Fair warning: It’s almost August, which means “vacation time” around here. I’m heading out of town for the next 10 days, so while I’ll be watching the forum occasionally, don’t expect new versions any time soon.

But here’s what the next one might look like:


Super, can’t wait. Have a great time. I have seen that if I save the MP4s in the right location my PLEX handler puts them into folders that PLEX will handle. Right now I don’t really see an advantage to watching through PLEX / Chromecast compared to native Tablo through Roku, but a great start and who knows where it will lead.


That is nice. It’s a familiar interface for selecting recordings, and will be a neat addition to your software. That’s your killer feature.

Looking forward to giving it a try when you make it available.
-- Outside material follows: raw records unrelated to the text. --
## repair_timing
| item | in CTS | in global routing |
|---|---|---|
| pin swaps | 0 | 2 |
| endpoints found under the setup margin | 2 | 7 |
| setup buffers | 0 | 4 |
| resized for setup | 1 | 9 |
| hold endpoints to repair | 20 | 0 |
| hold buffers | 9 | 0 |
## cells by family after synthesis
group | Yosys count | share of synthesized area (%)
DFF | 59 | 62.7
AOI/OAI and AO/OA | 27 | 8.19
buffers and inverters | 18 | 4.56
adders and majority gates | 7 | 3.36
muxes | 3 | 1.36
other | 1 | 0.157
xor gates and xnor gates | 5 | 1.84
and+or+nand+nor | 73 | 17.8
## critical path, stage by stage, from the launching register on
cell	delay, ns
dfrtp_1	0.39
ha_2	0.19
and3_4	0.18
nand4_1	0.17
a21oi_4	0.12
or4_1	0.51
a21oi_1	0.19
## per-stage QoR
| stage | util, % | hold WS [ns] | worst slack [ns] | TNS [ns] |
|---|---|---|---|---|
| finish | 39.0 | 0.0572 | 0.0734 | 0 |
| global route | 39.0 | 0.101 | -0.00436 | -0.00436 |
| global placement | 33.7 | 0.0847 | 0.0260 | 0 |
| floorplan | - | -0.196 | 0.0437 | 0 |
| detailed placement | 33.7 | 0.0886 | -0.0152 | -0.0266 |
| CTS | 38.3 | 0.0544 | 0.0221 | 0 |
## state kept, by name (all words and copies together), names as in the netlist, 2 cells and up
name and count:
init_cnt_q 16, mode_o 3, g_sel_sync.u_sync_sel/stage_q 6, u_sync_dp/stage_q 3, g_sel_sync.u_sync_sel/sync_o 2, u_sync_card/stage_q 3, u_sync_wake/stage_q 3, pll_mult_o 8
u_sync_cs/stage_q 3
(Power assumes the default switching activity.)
==> config.mk <==
export PLATFORM = sky130hd
export DESIGN_NAME = gpc_port
export DESIGN_NICKNAME = d
export VERILOG_FILES = /design/src/design/gpc_pkg.sv /design/src/design/gpc_port.sv
export SDC_FILE = /design/constraint.sdc
export NUM_CORES = 1
export LEC_CHECK = 0
export BUFFER_PORTS_ARGS = -buffer_cell sky130_fd_sc_hd__buf_2
export CAP_MARGIN = 20
export CORE_MARGIN = 2
export CORE_UTILIZATION = 35
export CTS_CLUSTER_DIAMETER = 100
export CTS_CLUSTER_SIZE = 24
export DETAILED_ROUTE_END_ITERATION = 10
export MAX_ROUTING_LAYER = met4
export SYNTH_ARGS = -nofsm -noshare
export SYNTH_HDL_FRONTEND = slang
export SYNTH_SLANG_ARGS = --single-unit
==> constraint.sdc <==
create_clock -name clk -period 1.85 [get_ports clk]
set_input_delay 0.2775 -clock clk [delete_from_list [all_inputs] [get_ports clk]]
set_output_delay 0.2775 -clock clk [all_outputs]
set_load 0.05 [all_outputs]
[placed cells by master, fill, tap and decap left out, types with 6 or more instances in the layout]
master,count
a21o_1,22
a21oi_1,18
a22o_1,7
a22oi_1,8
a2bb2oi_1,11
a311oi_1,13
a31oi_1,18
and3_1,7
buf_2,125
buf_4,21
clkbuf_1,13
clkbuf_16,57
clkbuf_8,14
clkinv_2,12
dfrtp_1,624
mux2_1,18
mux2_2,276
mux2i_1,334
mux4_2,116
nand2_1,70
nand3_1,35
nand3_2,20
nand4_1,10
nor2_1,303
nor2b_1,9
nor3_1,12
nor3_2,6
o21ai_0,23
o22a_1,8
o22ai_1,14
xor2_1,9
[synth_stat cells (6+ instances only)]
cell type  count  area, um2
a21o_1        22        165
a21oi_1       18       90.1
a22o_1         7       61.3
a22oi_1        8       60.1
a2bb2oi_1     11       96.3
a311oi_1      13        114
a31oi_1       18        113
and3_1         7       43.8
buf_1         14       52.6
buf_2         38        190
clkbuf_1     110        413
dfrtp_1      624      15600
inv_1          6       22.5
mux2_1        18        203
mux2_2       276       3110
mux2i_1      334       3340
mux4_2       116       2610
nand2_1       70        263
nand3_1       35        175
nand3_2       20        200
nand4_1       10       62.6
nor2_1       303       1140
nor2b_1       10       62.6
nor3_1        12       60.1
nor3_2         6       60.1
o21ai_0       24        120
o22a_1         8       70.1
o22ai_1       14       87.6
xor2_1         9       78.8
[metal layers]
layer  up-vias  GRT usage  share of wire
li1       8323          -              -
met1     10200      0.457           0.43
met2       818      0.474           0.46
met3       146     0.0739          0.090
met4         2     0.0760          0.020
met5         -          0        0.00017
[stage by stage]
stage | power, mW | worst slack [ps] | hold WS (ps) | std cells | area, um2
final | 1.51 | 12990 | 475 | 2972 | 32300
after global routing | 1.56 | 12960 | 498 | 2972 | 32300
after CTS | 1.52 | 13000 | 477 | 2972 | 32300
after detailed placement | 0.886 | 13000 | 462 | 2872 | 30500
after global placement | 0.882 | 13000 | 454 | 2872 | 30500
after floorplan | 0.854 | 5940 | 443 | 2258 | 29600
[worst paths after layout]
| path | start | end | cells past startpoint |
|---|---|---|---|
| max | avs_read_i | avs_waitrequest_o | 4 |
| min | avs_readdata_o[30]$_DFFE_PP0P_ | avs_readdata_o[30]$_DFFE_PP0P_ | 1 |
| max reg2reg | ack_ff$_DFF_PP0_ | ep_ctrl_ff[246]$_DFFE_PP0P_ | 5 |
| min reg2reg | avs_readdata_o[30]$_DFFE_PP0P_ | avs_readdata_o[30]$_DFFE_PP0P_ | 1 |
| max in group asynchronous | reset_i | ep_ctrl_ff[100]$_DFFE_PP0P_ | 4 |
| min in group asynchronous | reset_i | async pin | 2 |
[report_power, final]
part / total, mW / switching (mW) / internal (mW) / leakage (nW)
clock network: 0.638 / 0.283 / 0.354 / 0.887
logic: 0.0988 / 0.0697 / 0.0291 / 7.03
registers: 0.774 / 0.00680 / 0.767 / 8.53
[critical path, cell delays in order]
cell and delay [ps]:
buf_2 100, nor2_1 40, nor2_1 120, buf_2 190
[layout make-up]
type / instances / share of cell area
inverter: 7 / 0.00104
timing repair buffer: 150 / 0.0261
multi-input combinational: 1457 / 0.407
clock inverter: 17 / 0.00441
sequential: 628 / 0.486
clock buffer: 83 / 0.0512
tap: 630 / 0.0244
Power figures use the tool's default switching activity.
Appreciate all your efforts in making this happen.


I think you’re right on about watching shows on Roku vs. pulling them off and watching via Plex. What I like about being able to pull shows off of Tablo is being able to either archive certain favorites to my NAS, or burning the occasional show to DVD. Another use case might be if I’m traveling, where I’d download videos to my tablet for viewing without an internet connection, which may or may not be available.

Most shows I delete after watching, so there aren’t that many I want to save, but it’s nice to have this capability when I do. That’s why I don’t really get the fascination with super large hard drives for Tablo, as with my 2TB drive and 720p recording selection, I can probably record over 1,000 hours of video. With my usage patterns, deleting as I go, I don’t ever see myself filling up the drive.